Il versetto 21 ci porta poi alla perfezione da raggiungere alla venuta del Signore: «Chi trasformerà il nostro corpo di umiliazione in conformità

il suo corpo di gloria, secondo l'azione del potere che ha, di sottomettere a Sé tutte le cose." prendere soddisfazione, ma fisicamente oltre che moralmente saremo come il nostro Signore Le attuali limitazioni del corpo e l'attuale umiliazione daranno luogo a capacità e gloria inimmaginabili.

Ma abbastanza per farci sapere che i nostri corpi saranno alterati e modellati come il Suo stesso corpo di gloria. Di questo sappiamo che lo stesso corpo preparato per Lui, il corpo che pendeva sul Calvario e fu sepolto, è stato innalzato in forma glorificata, - "un corpo di carne e ossa", - e in questo corpo nostro Signore è asceso di nuovo a Gloria.

Abbiamo domande e difficoltà sui dettagli di una risurrezione corporea, - su come tutto ciò sia possibile?
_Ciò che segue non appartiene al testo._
This design comes from an exercise in tuning for small area, a short achievable clock period and few clock cycles on the open sky130 flow, not from production work.
Only simulation tests tie the RTL to the original design; equivalence was not proved.
No activity file was given, so power comes from the tool's default toggle rates.

==> design.v <==
package pcfs_pkg;
    localparam int TIME_W = 32;
    localparam int PER_W  = 14;
    localparam int ID_W   = 29;
    localparam int DATA_W = 64;
    localparam int KIND_W = 2;
    localparam int FRAME_W = 1 + ID_W + DATA_W;
    localparam int RAW_W   = 32;
    localparam int BUS_BIT = 29;
    localparam logic [PER_W-1:0] MIN_PERIOD = PER_W'(10);
    localparam int DEF_MAX_MSGS = 16;
    localparam logic [KIND_W-1:0] KIND_TICK  = 2'd0;
    localparam logic [KIND_W-1:0] KIND_ADD   = 2'd1;
    localparam logic [KIND_W-1:0] KIND_CLEAR = 2'd2;
endpackage
module pcfs_cell (
    input  logic                          i_clk,
    input  logic                          i_wr,
    input  logic [pcfs_pkg::PER_W-1:0]    i_wr_period,
    input  logic [pcfs_pkg::FRAME_W-1:0]  i_wr_frame,
    input  logic                          i_ls_wr,
    input  logic [pcfs_pkg::TIME_W-1:0]   i_ls_data,
    input  logic [pcfs_pkg::TIME_W-1:0]   i_t,
    input  logic [pcfs_pkg::TIME_W-pcfs_pkg::PER_W-1:0] i_t_hi_m1,
    output logic                          o_due,
    output logic [pcfs_pkg::FRAME_W-1:0]  o_frame
);
    localparam int LO = pcfs_pkg::PER_W;
    logic [pcfs_pkg::TIME_W-1:0]  r_last_sent;
    logic [pcfs_pkg::PER_W-1:0]   r_period;
    logic [pcfs_pkg::FRAME_W-1:0] r_frame;
    always_ff @(posedge i_clk) begin
        if (i_ls_wr) begin
            r_last_sent <= i_ls_data;
        end
    end
    always_ff @(posedge i_clk) begin
        if (i_wr) begin
            r_period <= i_wr_period;
            r_frame  <= i_wr_frame;
        end
    end
    logic [LO-1:0] tl, ll, pp, s, cy;
    logic          borrow, c_lo, w_lo, w_hi;
    logic          eq0, eq1;
    always_comb begin
        tl = i_t[LO-1:0];
        ll = r_last_sent[LO-1:0];
        pp = r_period;
        borrow = 1'b0;
        for (int i = 0; i < LO; i++) begin
            borrow = (~tl[i] & ll[i]) | (~(tl[i] ^ ll[i]) & borrow);
        end
        s  = tl ^ ~ll ^ ~pp;
        cy = (tl & ~ll) | (tl & ~pp) | (~ll & ~pp);
        c_lo = s[0];
        for (int i = 1; i < LO; i++) begin
            c_lo = (s[i] & cy[i-1]) | ((s[i] ^ cy[i-1]) & c_lo);
        end
        w_lo = cy[LO-1] ^ c_lo;
        w_hi = cy[LO-1] & c_lo;
    end
    assign eq0 = (i_t[pcfs_pkg::TIME_W-1:LO] == r_last_sent[pcfs_pkg::TIME_W-1:LO]);
    assign eq1 = (i_t_hi_m1 == r_last_sent[pcfs_pkg::TIME_W-1:LO]);
    assign o_due   = !(borrow ? (eq1 && !w_hi && !w_lo) : (eq0 && !w_hi));
    assign o_frame = r_frame;
endmodule
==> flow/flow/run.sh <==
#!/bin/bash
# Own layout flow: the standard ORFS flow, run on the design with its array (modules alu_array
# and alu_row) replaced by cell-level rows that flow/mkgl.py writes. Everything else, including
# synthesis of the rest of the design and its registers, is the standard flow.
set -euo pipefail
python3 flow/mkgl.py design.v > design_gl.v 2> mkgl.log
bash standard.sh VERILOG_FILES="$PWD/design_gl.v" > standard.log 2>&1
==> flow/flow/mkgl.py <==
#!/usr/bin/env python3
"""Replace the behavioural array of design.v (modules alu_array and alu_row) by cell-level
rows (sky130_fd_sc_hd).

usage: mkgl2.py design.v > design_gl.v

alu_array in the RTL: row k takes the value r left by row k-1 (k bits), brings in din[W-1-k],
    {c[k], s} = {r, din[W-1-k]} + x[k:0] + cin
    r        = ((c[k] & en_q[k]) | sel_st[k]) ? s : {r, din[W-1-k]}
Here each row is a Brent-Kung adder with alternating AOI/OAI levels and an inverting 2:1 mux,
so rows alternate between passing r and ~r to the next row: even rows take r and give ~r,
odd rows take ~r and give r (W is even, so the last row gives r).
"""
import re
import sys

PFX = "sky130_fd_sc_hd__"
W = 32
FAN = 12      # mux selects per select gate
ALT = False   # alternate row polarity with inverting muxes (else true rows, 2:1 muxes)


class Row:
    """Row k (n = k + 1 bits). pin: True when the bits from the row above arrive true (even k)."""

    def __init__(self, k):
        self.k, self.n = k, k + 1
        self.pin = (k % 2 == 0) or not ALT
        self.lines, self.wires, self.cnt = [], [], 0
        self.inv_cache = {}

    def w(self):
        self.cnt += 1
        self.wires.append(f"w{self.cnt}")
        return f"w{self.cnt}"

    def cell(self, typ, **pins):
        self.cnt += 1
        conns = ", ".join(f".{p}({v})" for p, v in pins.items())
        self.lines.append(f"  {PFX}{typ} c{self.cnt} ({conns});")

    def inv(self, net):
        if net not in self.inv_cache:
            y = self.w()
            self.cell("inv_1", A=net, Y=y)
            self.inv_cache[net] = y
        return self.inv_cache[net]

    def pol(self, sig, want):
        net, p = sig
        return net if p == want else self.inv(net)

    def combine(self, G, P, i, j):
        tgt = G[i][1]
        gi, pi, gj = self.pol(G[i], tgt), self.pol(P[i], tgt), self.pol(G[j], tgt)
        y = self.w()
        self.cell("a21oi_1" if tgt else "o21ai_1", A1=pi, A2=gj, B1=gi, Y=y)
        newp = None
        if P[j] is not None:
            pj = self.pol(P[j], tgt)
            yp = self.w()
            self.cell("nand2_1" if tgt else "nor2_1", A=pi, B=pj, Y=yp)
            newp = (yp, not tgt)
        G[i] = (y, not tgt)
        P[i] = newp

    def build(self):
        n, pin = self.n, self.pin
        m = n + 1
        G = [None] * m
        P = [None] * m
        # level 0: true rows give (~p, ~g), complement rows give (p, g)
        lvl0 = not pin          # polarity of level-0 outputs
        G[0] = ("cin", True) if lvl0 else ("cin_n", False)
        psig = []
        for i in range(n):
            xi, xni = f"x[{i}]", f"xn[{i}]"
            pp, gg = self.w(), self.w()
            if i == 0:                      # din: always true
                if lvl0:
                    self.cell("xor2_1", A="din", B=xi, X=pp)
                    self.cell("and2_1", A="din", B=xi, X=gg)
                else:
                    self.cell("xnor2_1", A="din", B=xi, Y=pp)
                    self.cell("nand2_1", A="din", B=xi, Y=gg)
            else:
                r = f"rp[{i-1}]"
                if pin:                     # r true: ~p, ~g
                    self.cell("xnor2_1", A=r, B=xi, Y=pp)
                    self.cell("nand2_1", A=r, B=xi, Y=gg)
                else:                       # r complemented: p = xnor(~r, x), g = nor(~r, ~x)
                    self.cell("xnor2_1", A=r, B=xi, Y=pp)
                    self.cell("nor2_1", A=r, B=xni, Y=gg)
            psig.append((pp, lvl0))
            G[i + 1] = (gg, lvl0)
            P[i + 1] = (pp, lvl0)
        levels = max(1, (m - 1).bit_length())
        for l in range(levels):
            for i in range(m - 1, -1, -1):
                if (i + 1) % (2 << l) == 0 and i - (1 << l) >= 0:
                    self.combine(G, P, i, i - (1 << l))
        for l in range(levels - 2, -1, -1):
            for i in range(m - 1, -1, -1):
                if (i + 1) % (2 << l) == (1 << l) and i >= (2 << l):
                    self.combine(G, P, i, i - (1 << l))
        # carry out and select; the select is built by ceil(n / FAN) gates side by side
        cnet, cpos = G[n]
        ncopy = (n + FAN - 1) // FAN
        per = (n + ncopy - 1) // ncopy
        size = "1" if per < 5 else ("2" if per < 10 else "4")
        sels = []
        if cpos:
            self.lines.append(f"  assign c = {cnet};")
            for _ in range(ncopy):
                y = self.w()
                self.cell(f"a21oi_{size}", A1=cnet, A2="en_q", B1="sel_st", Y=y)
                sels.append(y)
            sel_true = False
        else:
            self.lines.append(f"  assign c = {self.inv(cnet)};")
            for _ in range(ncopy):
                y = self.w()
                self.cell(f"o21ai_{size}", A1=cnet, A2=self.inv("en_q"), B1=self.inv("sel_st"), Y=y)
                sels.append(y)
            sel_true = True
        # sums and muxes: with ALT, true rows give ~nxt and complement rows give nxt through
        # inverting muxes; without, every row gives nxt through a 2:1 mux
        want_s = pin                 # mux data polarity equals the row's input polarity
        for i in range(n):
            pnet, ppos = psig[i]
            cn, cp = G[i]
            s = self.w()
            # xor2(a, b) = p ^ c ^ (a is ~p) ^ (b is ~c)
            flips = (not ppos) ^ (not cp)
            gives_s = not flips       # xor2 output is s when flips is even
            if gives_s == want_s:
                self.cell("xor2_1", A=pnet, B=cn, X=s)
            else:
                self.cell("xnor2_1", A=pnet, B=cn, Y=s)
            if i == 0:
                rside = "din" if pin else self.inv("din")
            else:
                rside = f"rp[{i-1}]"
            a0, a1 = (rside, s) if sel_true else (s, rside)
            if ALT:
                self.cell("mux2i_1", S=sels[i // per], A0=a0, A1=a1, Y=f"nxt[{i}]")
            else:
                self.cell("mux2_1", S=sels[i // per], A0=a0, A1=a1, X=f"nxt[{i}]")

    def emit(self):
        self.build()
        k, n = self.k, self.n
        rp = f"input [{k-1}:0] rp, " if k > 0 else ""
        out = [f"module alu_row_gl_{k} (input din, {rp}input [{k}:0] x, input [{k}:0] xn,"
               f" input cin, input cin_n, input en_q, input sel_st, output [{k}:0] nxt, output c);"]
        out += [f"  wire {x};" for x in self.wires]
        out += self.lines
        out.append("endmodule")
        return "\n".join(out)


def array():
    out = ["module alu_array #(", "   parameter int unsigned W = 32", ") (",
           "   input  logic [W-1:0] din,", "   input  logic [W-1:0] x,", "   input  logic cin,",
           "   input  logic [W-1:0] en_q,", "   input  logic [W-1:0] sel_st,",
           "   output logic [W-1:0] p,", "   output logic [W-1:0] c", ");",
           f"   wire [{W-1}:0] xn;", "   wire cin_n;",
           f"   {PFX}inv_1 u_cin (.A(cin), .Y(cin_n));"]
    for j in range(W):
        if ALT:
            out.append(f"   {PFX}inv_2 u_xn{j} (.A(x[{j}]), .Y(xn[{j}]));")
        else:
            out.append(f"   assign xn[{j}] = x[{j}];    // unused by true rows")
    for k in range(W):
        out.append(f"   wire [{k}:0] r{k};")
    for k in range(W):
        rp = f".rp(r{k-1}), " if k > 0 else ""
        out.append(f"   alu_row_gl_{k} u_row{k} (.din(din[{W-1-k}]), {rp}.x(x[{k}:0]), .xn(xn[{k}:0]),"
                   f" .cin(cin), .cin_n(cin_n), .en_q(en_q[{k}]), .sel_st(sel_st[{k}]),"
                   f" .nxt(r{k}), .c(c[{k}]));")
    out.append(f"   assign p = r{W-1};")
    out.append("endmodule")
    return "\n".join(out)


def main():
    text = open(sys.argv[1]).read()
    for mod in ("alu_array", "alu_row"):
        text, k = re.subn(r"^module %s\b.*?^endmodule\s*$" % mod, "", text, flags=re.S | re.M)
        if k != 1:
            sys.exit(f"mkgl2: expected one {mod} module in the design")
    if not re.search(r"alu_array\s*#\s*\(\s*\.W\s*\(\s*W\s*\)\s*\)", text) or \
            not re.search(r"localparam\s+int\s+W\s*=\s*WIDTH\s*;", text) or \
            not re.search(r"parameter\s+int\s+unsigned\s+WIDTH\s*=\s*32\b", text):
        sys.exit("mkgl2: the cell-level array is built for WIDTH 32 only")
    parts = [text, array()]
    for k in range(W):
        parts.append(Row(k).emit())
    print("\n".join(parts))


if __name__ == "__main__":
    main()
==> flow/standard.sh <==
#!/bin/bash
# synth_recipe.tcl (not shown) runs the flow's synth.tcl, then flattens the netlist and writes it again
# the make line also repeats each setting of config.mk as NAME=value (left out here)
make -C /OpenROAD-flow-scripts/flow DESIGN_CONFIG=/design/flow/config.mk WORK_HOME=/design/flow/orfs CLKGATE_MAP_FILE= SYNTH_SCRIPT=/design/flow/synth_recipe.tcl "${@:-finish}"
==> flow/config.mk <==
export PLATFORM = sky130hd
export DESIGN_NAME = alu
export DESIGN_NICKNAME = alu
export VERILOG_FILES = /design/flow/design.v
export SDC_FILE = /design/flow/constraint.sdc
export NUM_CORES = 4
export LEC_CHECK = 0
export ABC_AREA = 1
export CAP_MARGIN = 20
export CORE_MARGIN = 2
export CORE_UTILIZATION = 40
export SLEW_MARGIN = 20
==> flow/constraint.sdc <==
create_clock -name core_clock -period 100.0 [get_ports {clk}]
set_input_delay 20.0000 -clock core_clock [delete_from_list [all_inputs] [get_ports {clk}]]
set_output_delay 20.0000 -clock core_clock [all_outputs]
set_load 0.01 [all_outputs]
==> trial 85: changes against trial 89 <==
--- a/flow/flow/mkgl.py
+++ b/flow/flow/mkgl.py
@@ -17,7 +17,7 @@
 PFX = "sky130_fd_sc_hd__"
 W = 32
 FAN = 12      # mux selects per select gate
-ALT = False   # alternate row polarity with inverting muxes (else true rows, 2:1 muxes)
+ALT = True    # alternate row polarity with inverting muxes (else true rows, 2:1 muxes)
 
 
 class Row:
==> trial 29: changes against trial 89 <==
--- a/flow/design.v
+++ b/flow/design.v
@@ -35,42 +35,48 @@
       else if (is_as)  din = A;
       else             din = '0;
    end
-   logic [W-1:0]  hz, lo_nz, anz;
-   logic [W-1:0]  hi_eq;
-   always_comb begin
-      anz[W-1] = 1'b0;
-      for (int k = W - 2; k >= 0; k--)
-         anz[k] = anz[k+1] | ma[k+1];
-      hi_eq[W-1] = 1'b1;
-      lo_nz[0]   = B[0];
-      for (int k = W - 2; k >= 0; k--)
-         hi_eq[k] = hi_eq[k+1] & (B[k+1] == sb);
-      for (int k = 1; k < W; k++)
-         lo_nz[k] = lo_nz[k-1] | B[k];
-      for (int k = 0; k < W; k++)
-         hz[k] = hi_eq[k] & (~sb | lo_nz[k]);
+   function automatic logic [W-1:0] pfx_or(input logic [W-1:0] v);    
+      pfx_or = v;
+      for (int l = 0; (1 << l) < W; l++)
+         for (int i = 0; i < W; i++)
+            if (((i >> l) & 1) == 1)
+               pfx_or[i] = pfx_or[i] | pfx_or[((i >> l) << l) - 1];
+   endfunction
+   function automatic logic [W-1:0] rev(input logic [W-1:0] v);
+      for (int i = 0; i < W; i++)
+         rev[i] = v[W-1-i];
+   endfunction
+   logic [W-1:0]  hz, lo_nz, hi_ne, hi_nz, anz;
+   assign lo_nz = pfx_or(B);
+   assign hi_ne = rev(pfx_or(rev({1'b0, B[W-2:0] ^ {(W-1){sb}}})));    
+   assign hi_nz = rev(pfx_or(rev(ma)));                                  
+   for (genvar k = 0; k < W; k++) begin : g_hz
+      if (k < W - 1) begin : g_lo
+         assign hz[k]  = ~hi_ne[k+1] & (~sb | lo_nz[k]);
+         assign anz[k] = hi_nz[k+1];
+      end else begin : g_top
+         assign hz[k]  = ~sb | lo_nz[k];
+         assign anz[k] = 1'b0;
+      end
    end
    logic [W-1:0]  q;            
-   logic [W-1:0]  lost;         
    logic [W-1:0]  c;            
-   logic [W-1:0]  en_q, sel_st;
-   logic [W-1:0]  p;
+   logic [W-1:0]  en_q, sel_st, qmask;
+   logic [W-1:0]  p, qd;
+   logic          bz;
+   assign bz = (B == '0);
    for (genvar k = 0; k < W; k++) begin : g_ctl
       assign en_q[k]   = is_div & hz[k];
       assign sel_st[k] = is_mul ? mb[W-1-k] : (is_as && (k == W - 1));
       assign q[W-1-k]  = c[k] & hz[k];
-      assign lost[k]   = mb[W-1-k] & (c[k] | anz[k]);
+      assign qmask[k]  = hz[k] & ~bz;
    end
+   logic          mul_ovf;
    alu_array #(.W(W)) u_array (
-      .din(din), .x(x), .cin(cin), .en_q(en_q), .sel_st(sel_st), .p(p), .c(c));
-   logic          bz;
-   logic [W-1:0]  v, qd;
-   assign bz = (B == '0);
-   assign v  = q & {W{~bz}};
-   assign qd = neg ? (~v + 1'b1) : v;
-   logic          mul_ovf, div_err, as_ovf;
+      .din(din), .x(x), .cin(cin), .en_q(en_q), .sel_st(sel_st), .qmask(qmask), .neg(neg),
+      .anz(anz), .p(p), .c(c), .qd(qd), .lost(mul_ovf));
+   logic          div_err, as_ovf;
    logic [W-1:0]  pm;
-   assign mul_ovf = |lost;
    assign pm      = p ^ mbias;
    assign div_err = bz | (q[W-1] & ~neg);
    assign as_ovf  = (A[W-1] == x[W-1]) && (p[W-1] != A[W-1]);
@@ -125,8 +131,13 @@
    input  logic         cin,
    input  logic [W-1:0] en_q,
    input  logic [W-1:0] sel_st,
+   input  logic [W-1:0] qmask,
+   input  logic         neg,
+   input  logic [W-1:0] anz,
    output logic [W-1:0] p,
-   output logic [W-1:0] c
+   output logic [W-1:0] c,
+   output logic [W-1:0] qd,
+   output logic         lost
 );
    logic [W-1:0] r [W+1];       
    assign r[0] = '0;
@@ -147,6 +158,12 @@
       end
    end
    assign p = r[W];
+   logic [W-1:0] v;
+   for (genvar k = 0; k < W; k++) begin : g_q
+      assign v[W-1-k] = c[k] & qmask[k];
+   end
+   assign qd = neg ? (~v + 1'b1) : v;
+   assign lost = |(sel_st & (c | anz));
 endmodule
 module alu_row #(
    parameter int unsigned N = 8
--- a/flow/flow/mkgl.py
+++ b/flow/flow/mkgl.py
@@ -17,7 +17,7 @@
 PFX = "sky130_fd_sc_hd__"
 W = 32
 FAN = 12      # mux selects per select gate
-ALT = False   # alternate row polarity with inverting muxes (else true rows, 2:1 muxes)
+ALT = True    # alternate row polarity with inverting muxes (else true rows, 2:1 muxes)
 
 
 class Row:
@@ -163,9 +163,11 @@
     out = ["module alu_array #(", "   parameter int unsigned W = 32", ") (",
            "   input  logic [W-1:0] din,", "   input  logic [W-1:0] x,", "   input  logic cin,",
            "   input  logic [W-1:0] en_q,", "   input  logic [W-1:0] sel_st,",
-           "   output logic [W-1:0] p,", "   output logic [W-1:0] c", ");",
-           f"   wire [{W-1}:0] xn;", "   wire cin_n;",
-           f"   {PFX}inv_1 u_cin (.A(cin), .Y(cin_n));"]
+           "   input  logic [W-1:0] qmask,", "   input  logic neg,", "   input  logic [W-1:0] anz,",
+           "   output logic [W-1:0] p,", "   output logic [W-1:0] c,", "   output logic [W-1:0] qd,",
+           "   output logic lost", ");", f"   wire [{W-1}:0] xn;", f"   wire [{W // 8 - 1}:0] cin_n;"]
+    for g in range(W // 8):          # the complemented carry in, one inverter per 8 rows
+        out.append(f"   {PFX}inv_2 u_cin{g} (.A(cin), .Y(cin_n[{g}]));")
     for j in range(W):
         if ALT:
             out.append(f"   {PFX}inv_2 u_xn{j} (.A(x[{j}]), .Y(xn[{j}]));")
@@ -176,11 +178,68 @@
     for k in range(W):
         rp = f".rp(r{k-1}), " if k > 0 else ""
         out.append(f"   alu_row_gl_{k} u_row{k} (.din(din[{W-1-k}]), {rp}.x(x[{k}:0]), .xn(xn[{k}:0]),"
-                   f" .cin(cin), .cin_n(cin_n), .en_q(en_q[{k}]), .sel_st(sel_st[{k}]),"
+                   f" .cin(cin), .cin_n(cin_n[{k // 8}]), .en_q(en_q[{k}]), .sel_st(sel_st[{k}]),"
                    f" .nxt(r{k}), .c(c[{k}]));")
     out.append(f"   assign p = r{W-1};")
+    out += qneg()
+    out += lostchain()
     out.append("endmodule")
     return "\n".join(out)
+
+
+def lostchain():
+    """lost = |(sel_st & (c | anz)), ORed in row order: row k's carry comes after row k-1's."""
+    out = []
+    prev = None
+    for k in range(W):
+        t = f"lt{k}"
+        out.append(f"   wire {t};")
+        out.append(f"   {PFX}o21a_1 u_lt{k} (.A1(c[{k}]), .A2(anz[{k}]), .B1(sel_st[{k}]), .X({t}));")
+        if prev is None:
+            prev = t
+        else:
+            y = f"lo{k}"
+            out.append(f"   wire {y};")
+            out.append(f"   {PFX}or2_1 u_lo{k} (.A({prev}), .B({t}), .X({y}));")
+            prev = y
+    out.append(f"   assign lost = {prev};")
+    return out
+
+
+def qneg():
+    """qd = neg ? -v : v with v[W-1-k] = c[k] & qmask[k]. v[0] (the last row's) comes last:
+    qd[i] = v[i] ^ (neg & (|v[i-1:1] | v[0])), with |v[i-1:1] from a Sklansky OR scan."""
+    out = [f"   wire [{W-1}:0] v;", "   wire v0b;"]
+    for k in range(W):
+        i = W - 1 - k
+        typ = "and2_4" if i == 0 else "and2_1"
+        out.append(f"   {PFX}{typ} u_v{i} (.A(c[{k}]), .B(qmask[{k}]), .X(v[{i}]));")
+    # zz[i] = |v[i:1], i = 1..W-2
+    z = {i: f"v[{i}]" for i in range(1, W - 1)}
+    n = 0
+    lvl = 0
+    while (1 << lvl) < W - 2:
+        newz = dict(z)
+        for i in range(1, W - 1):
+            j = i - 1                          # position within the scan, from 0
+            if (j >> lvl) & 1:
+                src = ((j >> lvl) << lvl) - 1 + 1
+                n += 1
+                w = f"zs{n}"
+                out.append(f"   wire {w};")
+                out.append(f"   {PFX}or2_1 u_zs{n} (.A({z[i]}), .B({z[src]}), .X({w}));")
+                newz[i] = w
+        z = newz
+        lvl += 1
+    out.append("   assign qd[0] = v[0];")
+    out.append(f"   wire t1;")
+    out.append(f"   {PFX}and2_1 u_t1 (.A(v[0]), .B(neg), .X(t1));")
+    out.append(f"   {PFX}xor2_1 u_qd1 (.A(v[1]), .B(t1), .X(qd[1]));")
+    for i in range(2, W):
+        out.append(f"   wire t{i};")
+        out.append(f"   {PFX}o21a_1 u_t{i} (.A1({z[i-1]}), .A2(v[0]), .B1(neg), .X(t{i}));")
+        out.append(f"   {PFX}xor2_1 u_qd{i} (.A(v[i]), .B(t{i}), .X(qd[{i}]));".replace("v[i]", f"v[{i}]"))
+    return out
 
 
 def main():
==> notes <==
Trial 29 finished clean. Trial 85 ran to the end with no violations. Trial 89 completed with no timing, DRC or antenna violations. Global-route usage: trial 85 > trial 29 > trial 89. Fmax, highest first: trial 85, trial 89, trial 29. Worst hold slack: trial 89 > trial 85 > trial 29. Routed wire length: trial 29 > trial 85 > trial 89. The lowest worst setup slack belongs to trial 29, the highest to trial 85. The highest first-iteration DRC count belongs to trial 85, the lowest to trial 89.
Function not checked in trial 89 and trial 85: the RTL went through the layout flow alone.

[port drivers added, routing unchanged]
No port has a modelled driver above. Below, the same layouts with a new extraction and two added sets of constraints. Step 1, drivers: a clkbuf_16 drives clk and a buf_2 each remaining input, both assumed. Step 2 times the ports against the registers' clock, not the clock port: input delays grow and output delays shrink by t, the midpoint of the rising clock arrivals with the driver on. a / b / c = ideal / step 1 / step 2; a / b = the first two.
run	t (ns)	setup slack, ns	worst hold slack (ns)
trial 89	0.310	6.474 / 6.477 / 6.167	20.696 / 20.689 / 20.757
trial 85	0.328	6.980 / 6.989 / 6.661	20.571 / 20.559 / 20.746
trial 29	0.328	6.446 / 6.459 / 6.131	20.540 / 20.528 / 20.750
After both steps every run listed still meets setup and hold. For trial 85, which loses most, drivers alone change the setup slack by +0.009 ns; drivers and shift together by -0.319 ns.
Sicuramente tutto è meravigliosamente semplificato mentre contempliamo la risurrezione del Signore Gesù, che è il modello del nostro. Certamente deve essere implicato un potere miracoloso molto al di sopra della nostra attuale comprensione delle cose; ma questo fatto è solo alimento per la gioia più profonda del credente in Colui che "può anche sottomettere a Sé tutte le cose.

«Così l'atto stesso con cui saremo portati corporalmente alla presenza di Colui che adoriamo, sarà un'ulteriore occasione della nostra meravigliata adorazione. il nostro cammino dovrebbe prendere il suo carattere da una fine così grande e benedetta?